What you should do:
Please find every line in the entries below that contains the string "config", and copy it.
-- -- --
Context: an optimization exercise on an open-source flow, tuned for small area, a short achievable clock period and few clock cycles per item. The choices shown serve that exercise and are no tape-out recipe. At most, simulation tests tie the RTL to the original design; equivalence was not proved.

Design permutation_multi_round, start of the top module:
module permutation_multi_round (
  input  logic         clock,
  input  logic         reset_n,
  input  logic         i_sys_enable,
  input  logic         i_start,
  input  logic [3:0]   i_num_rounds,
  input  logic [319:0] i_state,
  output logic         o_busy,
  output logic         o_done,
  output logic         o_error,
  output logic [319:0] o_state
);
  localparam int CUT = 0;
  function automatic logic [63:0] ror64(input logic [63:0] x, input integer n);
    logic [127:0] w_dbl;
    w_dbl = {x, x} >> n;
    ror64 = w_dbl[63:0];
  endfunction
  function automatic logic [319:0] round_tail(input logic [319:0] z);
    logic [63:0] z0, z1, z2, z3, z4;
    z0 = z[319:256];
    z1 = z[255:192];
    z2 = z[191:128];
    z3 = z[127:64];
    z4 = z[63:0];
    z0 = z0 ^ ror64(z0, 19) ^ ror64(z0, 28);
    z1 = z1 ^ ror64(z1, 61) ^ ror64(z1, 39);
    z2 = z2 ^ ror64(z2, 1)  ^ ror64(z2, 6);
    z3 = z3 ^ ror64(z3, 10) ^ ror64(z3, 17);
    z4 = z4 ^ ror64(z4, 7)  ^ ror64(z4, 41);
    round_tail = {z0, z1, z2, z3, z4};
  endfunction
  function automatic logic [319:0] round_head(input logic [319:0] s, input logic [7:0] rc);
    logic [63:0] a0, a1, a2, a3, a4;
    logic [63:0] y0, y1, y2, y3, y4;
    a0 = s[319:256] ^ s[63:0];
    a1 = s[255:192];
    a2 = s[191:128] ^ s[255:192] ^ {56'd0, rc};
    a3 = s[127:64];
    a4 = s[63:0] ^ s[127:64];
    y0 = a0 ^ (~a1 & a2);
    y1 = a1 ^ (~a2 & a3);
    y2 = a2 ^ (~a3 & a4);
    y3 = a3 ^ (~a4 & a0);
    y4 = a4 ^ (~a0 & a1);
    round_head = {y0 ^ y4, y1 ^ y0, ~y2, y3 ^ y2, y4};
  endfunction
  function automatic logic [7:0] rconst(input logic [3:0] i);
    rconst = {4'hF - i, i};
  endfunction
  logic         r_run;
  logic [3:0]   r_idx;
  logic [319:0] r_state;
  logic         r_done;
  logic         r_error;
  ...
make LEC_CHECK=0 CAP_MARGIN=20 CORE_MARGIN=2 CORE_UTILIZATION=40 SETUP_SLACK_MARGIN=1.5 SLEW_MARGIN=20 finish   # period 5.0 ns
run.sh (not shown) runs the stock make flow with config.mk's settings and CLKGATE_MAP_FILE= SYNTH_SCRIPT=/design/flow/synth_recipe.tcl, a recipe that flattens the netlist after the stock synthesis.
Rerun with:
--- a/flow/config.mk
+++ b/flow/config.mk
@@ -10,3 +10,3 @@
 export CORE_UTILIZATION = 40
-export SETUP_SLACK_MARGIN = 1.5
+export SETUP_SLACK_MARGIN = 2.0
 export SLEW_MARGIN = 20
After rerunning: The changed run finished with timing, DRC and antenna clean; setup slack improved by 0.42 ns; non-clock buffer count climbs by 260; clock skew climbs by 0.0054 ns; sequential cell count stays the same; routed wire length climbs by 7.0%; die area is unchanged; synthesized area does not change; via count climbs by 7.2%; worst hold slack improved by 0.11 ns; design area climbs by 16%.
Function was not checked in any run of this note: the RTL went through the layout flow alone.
-- -- --
Exercise result:
run.sh (not shown) runs the stock make flow with config.mk's settings and CLKGATE_MAP_FILE= SYNTH_SCRIPT=/design/flow/synth_recipe.tcl, a recipe that flattens the netlist after the stock synthesis.
--- a/flow/config.mk
+++ b/flow/config.mk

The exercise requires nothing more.